Gollnik discussed several examples of zoning put in place in townships and counties in Wisconsin intended to regulate where siting of CAFOs was allowed. Those included the Town of Lamartine in Fon du Lac County, the Town of Liberty in Vernon County, and the Town of Burns in LaCrosse County.

The ordinance in the Town of Lamartine ties into the county’s Farmland Preservation Plan, and identifies agricultural areas in the town appropriate for CAFOs, and other agricultural areas where CAFOs are excluded.

The Town of Liberty in Vernon County passed their Livestock Facility Licensing Ordinance in 2018. As there are currently no CAFOs sited in the jurisdiction, it was a proactive measure. The township is now considering adding zoning as another layer of restriction. 
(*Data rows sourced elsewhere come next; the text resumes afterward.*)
This is an optimization exercise on Yosys and OpenROAD, whose aim is a short achievable clock period and few clock cycles, not a production implementation.
At most, simulation tests tie the RTL to the original design; equivalence was not proved.
The clock input has no modelled driver; a real chip could not lean on it and would need a root buffer or a full tree.
Power is estimated from default activity; no workload was simulated.

Design cm0_dbgctl, start of the top module:
module cm0_dbgctl #(
    parameter integer P_POLL_LIMIT = 100
) (
    input  wire        clk,
    input  wire        rst,            
    input  wire        cmd_valid,
    output wire        cmd_ready,
    input  wire [31:0] cmd_word,
    input  wire [31:0] cmd_arg,
    output reg         resp_valid,
    output reg  [2:0]  resp_status,
    output reg  [31:0] resp_data,
    output reg  [7:0]  resp_err,
    output wire        bus_req,
    output wire        bus_we,
    output wire [31:0] bus_addr,
    output wire [31:0] bus_wdata,
    input  wire        bus_ack,
    input  wire [31:0] bus_rdata,
    input  wire        bus_err,
    input  wire [7:0]  bus_err_code
);
    localparam [2:0] ST_OK          = 3'd0;
    localparam [2:0] ST_TIMEOUT     = 3'd1;
    localparam [2:0] ST_TRANSPORT   = 3'd2;
    localparam [2:0] ST_UNSUPPORTED = 3'd3;
    localparam [2:0] ST_ILLEGAL     = 3'd4;
    localparam [3:0] OP_RDREG    = 4'h1;
    localparam [3:0] OP_WRREG    = 4'h2;
    localparam [3:0] OP_HALT     = 4'h3;
    localparam [3:0] OP_RUN      = 4'h4;
    localparam [3:0] OP_STEP     = 4'h5;
    localparam [3:0] OP_WAITH    = 4'h6;
    localparam [3:0] OP_BPUNITS  = 4'h7;
    localparam [3:0] OP_BPEN     = 4'h8;
    localparam [3:0] OP_SETBP    = 4'h9;
  ...
clock: 5.0 ns
lec_check: 0
cap_margin: 20
core_margin: 2
core_utilization: 40
setup_slack_margin: 3.3
slew_margin: 20
standard.sh (not shown) runs the stock make flow with config.mk's settings and CLKGATE_MAP_FILE= SYNTH_SCRIPT=/design/flow/synth_recipe.tcl, a recipe that flattens the netlist after the stock synthesis.
==> flow/flow/run.sh <==
#!/bin/bash
# Layout flow: the standard synthesis unchanged, then the standard ORFS
# steps with port buffers that the resizer may size freely and a two-level
# hand-built clock tree (flow/cts_hook.tcl).
set -euo pipefail
W="$(pwd)"
F="$W/flow"
bash "$W/standard.sh" synth > "$W/make_synth.log" 2>&1
bash "$W/standard.sh" \
    MATCH_CELL_FOOTPRINT=0 \
    "BUFFER_PORTS_ARGS=-buffer_cell sky130_fd_sc_hd__buf_4" \
    "PRE_CTS_TCL=$F/cts_hook.tcl" \
    finish > "$W/make_layout.log" 2>&1
Other scripts of this flow, unchanged in this note and not shown: flow/flow/cts_hook.tcl, flow/flow/cts_tree.tcl
Edit:
--- a/flow/design.v
+++ b/flow/design.v
@@ -116,21 +116,18 @@
     reg        we_q, a2_q, a3_q, ae_q;           
     reg        poll_q, pbit_q, rd8_q, rdbp_q, bpo_q;
     reg [SW-1:0] q1, q2, q3, q4;                 
     reg [6:0]  cnt_q;          
     reg        tc_q;           
     reg [31:0] wd_q;           
     reg [31:0] arg_q;          
     reg        wrreg_q;        
     reg [3:0]  bpl_q;          
-    reg        errq_q;         
-    reg        toq_q;          
-    reg [7:0]  errc_q;         
     reg        nzb_q;          
     reg        nzd_q;          
     reg        nzs_q;          
     reg        bas_q;          
     reg        uns_q;          
     reg [2:0]  sel_q;
     assign cmd_ready = ready_q;
     assign bus_req   = req_q;
     assign bus_we    = we_q;
@@ -171,44 +168,39 @@
             3'd3: d_basic = 4'd3;
             3'd4: d_basic = 4'd9;
             3'd5: d_basic = 4'd15;
             3'd6: d_basic = 4'd14;
             default: d_basic = 4'd13;
         endcase
     end
     wire bit_seen = pbit_q ? bus_rdata[17] : bus_rdata[16];
     wire good     = bus_ack && !bus_err && (!poll_q || bit_seen);    
-    wire fin_ok   = good && !q1[SW-1];             
     wire fin      = bus_ack && (bus_err || (poll_q && !bit_seen && tc_q) ||
                                 ((!poll_q || bit_seen) && !q1[SW-1]));
-    wire dec      = !req_q;
+    wire dec      = !req_q;    
     always @(posedge clk) begin
         if (rst) begin
             ready_q    <= 1'b1;
             run_q      <= 1'b0;
             req_q      <= 1'b0;
             resp_valid <= 1'b0;
         end else if (!run_q) begin
             if (cmd_valid) begin
                 ready_q    <= 1'b0;
                 run_q      <= 1'b1;
                 req_q      <= c_start;
                 resp_valid <= 1'b0;
             end
-        end else if (dec) begin
-            ready_q    <= 1'b1;
-            run_q      <= 1'b0;
-            resp_valid <= 1'b1;
         end else begin
-            ready_q    <= fin_ok;
-            run_q      <= !fin_ok;
-            req_q      <= !fin;
-            resp_valid <= fin_ok;
+            ready_q    <= dec || fin;
+            run_q      <= !dec && !fin;
+            req_q      <= !dec && !fin;
+            resp_valid <= dec || fin;
         end
     end
     always @(posedge clk) begin
         if (rst) begin
             {we_q, a2_q, a3_q, ae_q, poll_q, pbit_q, rd8_q, rdbp_q, bpo_q} <= 9'd0;
         end else if (!run_q) begin
             {we_q, a2_q, a3_q, ae_q, poll_q, pbit_q, rd8_q, rdbp_q, bpo_q} <= step(c_op, 3'd0);
         end else if (good) begin
             {we_q, a2_q, a3_q, ae_q, poll_q, pbit_q, rd8_q, rdbp_q, bpo_q} <= q1[SW-2:0];
@@ -242,58 +234,45 @@
     always @(posedge clk) begin
         if (rst)
             wd_q <= 32'd0;
         else if (!run_q)
             wd_q <= c_wdata;
         else if (bus_ack)
             wd_q <= wrreg_q ? arg_q : 32'h0000_000F;
     end
     always @(posedge clk) begin
-        errq_q <= req_q && bus_ack && bus_err;
-        toq_q  <= req_q && bus_ack && !bus_err && poll_q && !bit_seen;
-        errc_q <= bus_err_code;
-    end
-    always @(posedge clk) begin
-        if (!run_q || !poll_q) begin
+        if (!run_q || good) begin
             cnt_q <= 7'd0;
             tc_q  <= 1'b0;
         end else if (bus_ack) begin
             cnt_q <= cnt_q + 7'd1;
             tc_q  <= (cnt_q == P_POLL_LIMIT - 2);
         end
     end
     always @(posedge clk)
         if (rdbp_q)
             bpl_q <= bus_rdata[7:4];
     always @(posedge clk) begin
         if (rst) begin
             resp_status <= ST_OK;
             resp_data   <= 32'd0;
             resp_err    <= 8'd0;
         end else if (run_q) begin
             if (dec) begin
-                resp_err <= errq_q ? errc_q : 8'd0;
-                if (errq_q) begin
-                    resp_status <= ST_TRANSPORT;
-                    resp_data   <= 32'd0;
-                end else if (toq_q) begin
-                    resp_status <= ST_TIMEOUT;
-                    resp_data   <= 32'd0;
-                end else begin
-                    resp_status <= !d_legal ? ST_ILLEGAL : (uns_q ? ST_UNSUPPORTED : ST_OK);
-                    resp_data   <= {28'd0, d_basok ? d_basic : 4'd0};
-                end
-            end else begin
-                resp_status <= ST_OK;
+                resp_status <= !d_legal ? ST_ILLEGAL : (uns_q ? ST_UNSUPPORTED : ST_OK);
+                resp_data   <= {28'd0, d_basok ? d_basic : 4'd0};
                 resp_err    <= 8'd0;
-                if (rd8_q)
+            end else begin
+                resp_status <= {1'b0, bus_err, !bus_err && poll_q && !bit_seen};
+                resp_err    <= bus_err ? bus_err_code : 8'd0;
+                if (rd8_q && !bus_err)
                     resp_data <= bus_rdata;
-                else if (bpo_q)
+                else if (bpo_q && !bus_err && bit_seen)
                     resp_data <= {28'd0, bpl_q};
                 else
                     resp_data <= 32'd0;
             end
         end
     end
 endmodule
 module cm0_dbgctl_start (
     input  wire [31:0] w,
Outcome:
- The new run passed the timing, DRC and antenna checks
- wire length increases by 16%
- worst setup slack gains 0.36 ns
- maximum frequency rises by about 20%
- power shrinks by 0.83%
- area after synthesis hardly moves
- final cell count came out higher by about 4%
- design area rises by about 7%
- sequential share of layout area is lower by 4.8 points
Testbench counts after the change, summed over its fixed seeds: cycles 273,952.
Function not checked in the first run of this note: the RTL went through the layout flow alone. In every run of this note, the design's own scripts or RTL, not TritonCTS, make the clock network.

[port drivers added, routing unchanged]
The flow's constraints put no driver on any port. The routed layouts listed below were extracted and timed again, unchanged, in two steps.
Step 1: set_driving_cell puts a clkbuf_16 on clk and a buf_2 on each other input, an assumption about the parent block.
Step 2 also shifts input and output timing later by t, the mid clock arrival at the registers, as if the neighbouring blocks saw the same clock.
Slacks: ideal ports / drivers / drivers and shift; pairs: ideal ports / drivers.
| run | t (ns) | setup slack, ns | hold WS [ns] |
|---|---|---|---|
| the first run | 0.362 | 2.751 / 2.718 / 2.443 | 0.467 / 0.467 / 0.467 |
| the second run | 0.361 | 3.111 / 3.052 / 2.691 | 0.465 / 0.465 / 0.465 |
After both steps every run listed still meets setup and hold. The setup slack of the second run, which loses most, moves by -0.059 ns with the drivers and by -0.420 ns with both steps.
The Town of Burns in LaCrosse County has Livestock Siting land use ordinances that are based principally on model language from DATCP and guidance from the Wisconsin Towns Association. The town currently has only one facility with greater than 500 AU. The town, according to Gollnik, reports challenges with compliance and enforcement, with the town board responsible for enforcement.

Moratorium extension

The study group is responsible for providing the Crawford County Board of Supervisors with a final report by October of 2020. The moratorium was originally passed by the board in December of 2019, and is scheduled to end in December of 2020.

“Given the COVID-related restrictions, and the fact the study group has not been able to meet for two months, perhaps the group should consider whether an extension will be required to complete our work,” Jahnke said. “According to DATCP, they consider two years as the maximum acceptable time frame for a moratorium to be in place for the purpose of conducting a study.”

In addition, Jahnke pointed out that the Driftless Area Water Study (DAWS) sampling, originally scheduled to take place in the spring and fall of 2020, had been delayed due to the COVID-19 pandemic.

“The results of that water testing initiative were specifically cited as important information that the Board of Supervisors would consider in their review of the study group’s report,” Jahnke said. “Now, if all goes well, the first sampling in the fall of 2020 will take place after our report is due to the board.”

Troester said that extension of the moratorium would require action by the County Board of Supervisors. Study Group chairman Don Olson said that it would need to go to the Land Conservation Committee first for a recommendation before being taken up by the county board.

“We’ve had elections since the moratorium was passed, and we have new members on the board,” Olson said. “I really don’t have any idea at this point whether an extension to the moratorium would pass or not.”